Source records:
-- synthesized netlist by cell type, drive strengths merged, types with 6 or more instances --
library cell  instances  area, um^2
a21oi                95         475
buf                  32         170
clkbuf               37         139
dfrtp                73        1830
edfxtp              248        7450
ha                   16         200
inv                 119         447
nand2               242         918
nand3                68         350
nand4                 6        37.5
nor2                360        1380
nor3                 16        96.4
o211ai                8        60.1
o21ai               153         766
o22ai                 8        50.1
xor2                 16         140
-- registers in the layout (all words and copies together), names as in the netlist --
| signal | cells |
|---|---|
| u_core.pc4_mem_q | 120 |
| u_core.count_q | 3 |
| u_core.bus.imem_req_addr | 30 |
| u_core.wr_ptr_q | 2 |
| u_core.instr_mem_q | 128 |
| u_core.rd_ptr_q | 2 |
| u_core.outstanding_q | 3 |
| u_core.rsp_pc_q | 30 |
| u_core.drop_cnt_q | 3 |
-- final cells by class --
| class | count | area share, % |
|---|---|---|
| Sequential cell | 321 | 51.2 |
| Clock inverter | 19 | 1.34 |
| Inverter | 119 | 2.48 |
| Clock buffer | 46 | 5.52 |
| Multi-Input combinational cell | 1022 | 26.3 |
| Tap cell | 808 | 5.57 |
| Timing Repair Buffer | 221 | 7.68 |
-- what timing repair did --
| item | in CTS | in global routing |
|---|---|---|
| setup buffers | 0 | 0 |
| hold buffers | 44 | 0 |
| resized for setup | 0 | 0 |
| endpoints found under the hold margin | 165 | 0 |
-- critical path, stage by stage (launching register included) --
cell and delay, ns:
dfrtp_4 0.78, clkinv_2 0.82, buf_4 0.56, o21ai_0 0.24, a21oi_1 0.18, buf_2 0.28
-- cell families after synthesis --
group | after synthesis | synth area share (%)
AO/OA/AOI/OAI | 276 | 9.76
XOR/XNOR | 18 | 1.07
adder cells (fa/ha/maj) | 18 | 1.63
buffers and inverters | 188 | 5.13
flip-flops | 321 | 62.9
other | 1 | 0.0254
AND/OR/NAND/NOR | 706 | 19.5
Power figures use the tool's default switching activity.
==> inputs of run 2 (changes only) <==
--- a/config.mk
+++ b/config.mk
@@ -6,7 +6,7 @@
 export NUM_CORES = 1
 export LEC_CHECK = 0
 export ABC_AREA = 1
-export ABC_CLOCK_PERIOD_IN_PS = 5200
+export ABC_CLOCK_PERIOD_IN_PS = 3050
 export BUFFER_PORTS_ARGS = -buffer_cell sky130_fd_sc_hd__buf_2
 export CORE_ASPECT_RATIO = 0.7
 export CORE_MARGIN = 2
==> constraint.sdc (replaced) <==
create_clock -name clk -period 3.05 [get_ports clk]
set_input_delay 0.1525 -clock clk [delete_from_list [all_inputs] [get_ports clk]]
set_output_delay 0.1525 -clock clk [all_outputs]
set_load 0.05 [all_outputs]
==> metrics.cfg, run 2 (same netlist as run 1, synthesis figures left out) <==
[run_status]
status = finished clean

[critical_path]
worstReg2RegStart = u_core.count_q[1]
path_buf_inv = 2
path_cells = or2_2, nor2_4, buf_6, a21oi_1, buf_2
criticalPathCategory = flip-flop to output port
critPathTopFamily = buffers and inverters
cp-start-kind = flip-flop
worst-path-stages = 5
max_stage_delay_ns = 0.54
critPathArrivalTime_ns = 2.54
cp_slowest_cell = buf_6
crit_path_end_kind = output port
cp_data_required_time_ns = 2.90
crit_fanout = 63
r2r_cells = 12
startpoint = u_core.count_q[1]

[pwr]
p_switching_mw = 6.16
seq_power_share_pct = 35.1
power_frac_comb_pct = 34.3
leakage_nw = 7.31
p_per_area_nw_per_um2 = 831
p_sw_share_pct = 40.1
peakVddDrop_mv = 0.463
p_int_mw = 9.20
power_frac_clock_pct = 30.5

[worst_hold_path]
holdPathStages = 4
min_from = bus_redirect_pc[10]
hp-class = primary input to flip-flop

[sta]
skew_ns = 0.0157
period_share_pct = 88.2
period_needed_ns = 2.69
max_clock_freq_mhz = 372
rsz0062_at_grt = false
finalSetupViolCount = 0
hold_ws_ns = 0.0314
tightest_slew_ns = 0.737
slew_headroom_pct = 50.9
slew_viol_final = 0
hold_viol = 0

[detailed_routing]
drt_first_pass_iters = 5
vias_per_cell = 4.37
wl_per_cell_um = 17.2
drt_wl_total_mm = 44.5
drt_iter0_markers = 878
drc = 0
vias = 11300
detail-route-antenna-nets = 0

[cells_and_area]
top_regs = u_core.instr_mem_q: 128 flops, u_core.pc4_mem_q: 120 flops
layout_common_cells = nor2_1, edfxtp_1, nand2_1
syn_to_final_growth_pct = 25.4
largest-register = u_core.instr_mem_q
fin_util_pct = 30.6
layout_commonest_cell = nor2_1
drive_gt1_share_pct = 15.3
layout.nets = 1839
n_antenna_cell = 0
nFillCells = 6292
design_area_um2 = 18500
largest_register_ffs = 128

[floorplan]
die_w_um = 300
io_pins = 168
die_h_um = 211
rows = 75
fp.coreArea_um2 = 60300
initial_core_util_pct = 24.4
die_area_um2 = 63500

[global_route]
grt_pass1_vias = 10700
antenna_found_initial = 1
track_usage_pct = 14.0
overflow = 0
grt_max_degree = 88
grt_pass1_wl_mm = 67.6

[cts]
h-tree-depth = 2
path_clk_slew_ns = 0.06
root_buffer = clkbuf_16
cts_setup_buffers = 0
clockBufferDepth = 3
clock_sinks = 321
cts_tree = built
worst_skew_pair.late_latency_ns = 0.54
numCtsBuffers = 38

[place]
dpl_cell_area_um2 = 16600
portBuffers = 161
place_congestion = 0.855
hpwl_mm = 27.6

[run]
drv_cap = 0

==

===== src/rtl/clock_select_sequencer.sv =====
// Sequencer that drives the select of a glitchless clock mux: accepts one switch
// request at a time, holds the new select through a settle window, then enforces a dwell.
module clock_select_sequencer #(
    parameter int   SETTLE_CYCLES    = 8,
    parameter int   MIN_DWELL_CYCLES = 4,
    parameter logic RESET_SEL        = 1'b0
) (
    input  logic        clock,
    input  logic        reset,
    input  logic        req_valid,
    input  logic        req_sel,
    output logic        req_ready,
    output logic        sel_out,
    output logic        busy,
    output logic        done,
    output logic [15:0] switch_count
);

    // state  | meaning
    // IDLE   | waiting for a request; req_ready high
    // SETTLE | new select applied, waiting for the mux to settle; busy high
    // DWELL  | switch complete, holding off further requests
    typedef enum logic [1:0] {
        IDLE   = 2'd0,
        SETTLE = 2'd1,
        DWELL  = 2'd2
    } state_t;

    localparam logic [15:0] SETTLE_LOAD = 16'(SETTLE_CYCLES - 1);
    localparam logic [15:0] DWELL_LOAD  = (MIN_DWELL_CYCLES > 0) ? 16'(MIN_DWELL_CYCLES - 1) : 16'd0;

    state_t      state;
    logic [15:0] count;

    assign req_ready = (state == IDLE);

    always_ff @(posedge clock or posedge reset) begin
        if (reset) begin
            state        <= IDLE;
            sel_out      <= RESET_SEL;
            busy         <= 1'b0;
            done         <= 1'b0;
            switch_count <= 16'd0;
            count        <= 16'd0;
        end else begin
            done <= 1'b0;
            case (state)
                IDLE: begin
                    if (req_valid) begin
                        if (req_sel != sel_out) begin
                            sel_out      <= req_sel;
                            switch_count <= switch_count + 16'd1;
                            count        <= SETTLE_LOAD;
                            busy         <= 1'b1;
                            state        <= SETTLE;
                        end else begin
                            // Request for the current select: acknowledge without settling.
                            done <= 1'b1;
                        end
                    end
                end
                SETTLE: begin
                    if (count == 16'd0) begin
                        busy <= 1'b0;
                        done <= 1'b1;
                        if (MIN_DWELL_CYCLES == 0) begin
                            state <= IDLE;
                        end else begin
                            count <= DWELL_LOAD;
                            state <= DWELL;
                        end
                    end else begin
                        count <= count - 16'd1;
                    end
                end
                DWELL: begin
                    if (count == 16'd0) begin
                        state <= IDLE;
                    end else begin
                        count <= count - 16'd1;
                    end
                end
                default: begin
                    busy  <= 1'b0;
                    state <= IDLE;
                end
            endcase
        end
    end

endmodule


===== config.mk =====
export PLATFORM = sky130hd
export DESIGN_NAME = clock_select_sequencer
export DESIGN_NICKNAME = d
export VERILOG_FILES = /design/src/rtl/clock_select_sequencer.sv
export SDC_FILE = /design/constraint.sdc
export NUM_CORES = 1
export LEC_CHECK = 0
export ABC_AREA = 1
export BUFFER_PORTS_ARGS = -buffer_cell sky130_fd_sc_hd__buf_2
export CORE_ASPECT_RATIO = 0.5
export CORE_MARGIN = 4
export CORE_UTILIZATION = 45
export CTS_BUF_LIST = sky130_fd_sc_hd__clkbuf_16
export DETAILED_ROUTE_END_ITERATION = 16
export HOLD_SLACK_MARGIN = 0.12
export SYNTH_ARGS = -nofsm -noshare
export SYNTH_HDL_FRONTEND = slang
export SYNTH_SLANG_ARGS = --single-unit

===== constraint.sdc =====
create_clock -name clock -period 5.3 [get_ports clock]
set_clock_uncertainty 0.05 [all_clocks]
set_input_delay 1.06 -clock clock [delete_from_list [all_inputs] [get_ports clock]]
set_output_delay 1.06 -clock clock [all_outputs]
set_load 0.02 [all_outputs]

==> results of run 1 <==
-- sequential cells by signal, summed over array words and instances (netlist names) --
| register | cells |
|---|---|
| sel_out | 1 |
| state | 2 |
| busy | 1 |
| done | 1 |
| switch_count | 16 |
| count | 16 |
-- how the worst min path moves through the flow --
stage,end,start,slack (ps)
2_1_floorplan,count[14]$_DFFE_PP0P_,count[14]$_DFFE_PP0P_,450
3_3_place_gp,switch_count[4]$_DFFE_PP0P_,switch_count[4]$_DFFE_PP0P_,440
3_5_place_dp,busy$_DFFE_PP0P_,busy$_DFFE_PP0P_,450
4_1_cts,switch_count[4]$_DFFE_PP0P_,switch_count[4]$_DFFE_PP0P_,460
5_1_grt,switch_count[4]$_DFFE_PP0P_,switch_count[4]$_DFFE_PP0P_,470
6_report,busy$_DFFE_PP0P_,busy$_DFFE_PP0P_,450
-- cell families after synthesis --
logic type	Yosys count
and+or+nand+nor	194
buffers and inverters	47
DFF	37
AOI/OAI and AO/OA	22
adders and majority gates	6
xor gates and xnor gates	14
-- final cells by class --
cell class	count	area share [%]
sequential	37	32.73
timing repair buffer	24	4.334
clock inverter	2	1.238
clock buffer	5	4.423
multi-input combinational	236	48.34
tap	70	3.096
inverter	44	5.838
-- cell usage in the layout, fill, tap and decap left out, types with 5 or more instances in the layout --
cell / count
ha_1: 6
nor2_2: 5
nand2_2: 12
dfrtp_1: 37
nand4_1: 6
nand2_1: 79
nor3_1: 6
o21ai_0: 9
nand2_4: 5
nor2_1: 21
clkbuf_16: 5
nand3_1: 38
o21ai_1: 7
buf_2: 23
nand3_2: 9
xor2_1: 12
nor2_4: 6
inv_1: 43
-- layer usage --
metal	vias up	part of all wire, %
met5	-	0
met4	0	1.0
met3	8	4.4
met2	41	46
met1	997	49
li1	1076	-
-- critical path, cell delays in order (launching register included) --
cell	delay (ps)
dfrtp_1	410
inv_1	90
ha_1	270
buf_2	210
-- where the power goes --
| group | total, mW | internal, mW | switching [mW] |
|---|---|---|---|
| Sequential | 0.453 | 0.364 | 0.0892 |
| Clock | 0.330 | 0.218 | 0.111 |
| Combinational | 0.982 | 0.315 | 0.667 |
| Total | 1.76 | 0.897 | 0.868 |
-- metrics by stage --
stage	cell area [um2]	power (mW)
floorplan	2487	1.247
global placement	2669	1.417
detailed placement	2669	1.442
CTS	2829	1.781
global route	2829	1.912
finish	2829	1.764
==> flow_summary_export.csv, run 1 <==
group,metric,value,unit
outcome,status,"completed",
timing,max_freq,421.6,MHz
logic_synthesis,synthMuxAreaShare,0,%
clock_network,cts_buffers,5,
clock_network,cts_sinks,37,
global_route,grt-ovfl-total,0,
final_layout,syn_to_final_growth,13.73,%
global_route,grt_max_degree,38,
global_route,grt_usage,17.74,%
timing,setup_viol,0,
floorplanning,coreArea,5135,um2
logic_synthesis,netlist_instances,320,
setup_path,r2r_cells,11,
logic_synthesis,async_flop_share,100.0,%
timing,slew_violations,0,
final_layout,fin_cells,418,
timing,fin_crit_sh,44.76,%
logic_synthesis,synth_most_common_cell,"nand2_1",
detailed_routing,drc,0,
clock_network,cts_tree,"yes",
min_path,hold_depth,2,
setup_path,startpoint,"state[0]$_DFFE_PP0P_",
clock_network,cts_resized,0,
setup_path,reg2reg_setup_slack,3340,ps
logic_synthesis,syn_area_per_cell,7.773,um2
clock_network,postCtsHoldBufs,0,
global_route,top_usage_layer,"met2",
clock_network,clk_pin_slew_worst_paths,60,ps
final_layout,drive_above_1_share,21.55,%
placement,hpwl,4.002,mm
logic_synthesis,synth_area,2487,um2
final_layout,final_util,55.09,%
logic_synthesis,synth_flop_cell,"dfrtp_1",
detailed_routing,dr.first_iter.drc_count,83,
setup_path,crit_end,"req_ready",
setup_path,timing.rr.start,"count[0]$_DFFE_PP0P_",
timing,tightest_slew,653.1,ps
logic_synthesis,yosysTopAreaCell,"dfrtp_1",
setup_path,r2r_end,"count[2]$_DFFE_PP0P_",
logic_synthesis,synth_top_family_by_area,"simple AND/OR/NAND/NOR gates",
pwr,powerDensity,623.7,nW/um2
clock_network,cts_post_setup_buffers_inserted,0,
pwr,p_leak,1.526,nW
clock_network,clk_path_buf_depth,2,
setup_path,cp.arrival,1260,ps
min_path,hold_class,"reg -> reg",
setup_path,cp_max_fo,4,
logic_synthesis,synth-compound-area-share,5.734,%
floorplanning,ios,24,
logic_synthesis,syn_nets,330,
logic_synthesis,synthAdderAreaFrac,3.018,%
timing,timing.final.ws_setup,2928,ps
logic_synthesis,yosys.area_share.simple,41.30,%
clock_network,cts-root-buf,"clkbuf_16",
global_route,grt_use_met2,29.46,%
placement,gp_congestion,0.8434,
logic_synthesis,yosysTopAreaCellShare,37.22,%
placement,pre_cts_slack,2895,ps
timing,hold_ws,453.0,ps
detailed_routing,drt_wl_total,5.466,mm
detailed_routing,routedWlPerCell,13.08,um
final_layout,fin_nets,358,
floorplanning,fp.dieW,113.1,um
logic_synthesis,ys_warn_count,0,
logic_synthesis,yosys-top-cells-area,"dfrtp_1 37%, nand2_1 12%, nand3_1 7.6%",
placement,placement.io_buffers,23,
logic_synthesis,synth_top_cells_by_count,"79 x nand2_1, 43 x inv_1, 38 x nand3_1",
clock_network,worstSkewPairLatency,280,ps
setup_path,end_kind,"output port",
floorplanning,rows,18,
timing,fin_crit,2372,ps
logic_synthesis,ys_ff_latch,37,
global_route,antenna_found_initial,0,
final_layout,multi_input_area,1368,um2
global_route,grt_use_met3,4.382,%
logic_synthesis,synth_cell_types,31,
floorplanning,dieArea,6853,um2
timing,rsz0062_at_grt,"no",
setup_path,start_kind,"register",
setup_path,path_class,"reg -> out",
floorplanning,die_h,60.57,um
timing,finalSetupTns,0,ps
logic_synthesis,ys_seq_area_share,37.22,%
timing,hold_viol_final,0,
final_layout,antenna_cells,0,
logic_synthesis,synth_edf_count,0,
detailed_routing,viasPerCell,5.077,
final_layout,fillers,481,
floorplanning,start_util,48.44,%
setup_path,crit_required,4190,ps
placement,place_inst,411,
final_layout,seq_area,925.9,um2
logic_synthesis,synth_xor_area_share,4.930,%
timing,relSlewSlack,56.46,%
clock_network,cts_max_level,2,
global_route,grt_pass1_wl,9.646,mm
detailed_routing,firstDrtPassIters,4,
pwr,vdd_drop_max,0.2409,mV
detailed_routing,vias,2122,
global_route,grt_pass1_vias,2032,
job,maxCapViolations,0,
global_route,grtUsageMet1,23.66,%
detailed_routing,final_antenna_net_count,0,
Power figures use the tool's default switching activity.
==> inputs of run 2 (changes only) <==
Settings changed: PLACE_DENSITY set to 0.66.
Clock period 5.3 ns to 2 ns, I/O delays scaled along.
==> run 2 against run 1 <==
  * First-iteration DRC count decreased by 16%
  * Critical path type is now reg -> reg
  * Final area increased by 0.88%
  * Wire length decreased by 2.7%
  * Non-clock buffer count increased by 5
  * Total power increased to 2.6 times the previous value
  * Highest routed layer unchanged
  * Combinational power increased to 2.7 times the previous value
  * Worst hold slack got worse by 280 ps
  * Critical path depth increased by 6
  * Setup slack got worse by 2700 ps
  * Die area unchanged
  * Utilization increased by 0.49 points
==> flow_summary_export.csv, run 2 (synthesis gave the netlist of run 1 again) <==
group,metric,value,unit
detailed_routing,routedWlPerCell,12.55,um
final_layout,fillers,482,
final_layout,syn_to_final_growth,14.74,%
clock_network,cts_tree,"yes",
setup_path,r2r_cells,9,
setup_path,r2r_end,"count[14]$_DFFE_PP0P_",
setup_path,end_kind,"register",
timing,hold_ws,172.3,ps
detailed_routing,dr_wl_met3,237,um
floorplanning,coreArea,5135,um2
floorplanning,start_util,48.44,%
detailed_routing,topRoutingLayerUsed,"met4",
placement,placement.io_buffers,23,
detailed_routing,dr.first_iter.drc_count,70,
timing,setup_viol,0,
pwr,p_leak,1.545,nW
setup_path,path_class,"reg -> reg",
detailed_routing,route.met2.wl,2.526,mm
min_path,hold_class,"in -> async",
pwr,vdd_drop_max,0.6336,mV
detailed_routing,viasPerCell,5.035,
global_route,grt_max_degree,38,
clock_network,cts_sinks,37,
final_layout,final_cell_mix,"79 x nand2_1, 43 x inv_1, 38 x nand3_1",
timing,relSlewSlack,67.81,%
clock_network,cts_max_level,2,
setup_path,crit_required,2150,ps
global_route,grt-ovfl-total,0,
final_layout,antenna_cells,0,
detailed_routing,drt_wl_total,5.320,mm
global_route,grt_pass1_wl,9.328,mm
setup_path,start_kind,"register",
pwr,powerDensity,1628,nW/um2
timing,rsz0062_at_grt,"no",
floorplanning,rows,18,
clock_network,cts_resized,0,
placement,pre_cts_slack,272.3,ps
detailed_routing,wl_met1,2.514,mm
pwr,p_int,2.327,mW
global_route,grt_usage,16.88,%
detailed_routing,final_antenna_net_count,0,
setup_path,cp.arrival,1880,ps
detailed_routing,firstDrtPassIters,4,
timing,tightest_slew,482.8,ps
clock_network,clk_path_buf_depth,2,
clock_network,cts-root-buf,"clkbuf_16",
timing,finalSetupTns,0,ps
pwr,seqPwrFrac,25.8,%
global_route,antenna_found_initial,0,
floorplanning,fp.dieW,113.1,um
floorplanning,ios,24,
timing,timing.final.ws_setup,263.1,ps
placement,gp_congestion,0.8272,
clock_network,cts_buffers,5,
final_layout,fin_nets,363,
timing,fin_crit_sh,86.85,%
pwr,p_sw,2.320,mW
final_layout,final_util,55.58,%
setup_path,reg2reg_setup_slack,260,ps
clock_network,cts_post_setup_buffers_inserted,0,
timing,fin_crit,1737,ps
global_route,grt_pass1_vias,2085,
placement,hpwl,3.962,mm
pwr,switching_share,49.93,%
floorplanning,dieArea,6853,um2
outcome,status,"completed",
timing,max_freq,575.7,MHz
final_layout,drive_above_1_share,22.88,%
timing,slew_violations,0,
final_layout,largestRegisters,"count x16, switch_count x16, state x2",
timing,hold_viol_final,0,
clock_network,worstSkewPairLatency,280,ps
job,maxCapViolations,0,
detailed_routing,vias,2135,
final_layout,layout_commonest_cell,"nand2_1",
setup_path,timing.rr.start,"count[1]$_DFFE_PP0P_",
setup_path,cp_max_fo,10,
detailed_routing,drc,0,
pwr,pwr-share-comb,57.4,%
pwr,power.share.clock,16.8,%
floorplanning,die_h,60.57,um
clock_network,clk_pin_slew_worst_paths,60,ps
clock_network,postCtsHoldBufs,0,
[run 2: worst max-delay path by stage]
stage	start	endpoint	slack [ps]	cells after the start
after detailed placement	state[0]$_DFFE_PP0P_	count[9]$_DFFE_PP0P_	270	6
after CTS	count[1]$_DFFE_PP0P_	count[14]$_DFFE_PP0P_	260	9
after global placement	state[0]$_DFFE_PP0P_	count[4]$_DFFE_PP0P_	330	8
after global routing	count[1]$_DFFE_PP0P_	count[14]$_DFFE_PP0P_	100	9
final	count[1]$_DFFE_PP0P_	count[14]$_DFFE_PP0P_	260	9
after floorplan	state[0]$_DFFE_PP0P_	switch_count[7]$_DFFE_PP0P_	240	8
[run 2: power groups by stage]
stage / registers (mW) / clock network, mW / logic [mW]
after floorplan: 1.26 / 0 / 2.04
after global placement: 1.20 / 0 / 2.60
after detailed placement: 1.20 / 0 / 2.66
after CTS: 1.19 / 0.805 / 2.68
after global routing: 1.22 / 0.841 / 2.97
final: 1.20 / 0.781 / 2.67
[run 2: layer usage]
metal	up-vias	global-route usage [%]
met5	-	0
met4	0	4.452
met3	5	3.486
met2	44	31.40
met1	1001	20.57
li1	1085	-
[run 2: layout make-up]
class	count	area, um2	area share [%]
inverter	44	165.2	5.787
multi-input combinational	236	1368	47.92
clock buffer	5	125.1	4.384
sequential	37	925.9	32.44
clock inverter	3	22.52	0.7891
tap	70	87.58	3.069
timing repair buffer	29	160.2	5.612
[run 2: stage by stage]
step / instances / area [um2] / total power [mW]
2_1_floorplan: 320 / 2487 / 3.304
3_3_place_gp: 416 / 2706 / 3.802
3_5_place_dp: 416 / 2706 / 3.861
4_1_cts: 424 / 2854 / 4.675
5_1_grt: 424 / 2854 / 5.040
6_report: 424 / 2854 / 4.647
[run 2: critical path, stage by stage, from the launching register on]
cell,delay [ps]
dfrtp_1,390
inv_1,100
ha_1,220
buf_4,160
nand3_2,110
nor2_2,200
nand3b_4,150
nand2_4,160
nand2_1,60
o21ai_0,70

* **TASK OBJECTIVE**:
Looking at the data above, write out exactly the lines that start at the one containing "path_buf_inv = 2" and end at the one containing "critPathArrivalTime_ns = 2.54"; include both and nothing beyond.

* **EXPECTED ANSWER**:
path_buf_inv = 2
path_cells = or2_2, nor2_4, buf_6, a21oi_1, buf_2
criticalPathCategory = flip-flop to output port
critPathTopFamily = buffers and inverters
cp-start-kind = flip-flop
worst-path-stages = 5
max_stage_delay_ns = 0.54
critPathArrivalTime_ns = 2.54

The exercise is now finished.